◆ **What the task requires**
Copy out all lines of the listing below that hold "buffers".

◆ **Records for processing**
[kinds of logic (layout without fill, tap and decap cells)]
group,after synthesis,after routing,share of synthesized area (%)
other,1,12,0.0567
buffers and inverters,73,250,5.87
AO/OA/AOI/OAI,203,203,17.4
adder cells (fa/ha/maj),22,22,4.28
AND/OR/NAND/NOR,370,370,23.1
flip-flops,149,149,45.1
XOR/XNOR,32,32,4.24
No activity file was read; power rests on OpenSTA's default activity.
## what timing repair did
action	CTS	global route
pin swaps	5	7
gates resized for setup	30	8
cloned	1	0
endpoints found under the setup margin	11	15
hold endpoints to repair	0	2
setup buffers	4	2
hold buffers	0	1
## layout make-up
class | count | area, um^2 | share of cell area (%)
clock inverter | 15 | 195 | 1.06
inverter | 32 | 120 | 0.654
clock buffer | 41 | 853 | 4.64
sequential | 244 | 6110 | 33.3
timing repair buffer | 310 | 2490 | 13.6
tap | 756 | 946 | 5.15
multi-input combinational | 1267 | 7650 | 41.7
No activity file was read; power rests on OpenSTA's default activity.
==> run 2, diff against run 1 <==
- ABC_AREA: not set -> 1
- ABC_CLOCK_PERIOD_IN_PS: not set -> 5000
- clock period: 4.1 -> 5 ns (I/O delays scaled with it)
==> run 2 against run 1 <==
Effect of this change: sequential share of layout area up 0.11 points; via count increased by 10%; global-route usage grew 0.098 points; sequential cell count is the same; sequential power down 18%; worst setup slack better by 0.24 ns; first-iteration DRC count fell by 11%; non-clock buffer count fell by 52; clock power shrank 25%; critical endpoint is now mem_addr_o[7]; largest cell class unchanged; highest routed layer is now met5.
--- config.mk ---
export PLATFORM = sky130hd
export DESIGN_NAME = pipe_mem_wb
export DESIGN_NICKNAME = d
export VERILOG_FILES = /design/src/rtl/pipe_pkg.sv /design/src/rtl/pipe_reg.sv /design/src/rtl/pipe_mem_wb.sv
export SDC_FILE = /design/constraint.sdc
export NUM_CORES = 1
export LEC_CHECK = 0
export ABC_AREA = 0
export CORE_UTILIZATION = 36
export CTS_BUF_LIST = sky130_fd_sc_hd__clkbuf_2 sky130_fd_sc_hd__clkbuf_4 sky130_fd_sc_hd__clkbuf_8
export DETAILED_ROUTE_END_ITERATION = 8
export GPL_TIMING_DRIVEN = 0
export PLACE_DENSITY = 0.95
export SYNTH_ARGS = -nofsm -noshare
export SYNTH_HDL_FRONTEND = slang
export SYNTH_SLANG_ARGS = --single-unit
--- constraint.sdc ---
create_clock -name clk -period 1.18 [get_ports clk]
set_clock_uncertainty 0.2 [all_clocks]
set_input_delay 0.236 -clock clk [delete_from_list [all_inputs] [get_ports clk]]
set_output_delay 0.236 -clock clk [all_outputs]
set_load 0.05 [all_outputs]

◆ **Response area**
buffers and inverters,73,250,5.87
setup buffers	4	2
hold buffers	0	1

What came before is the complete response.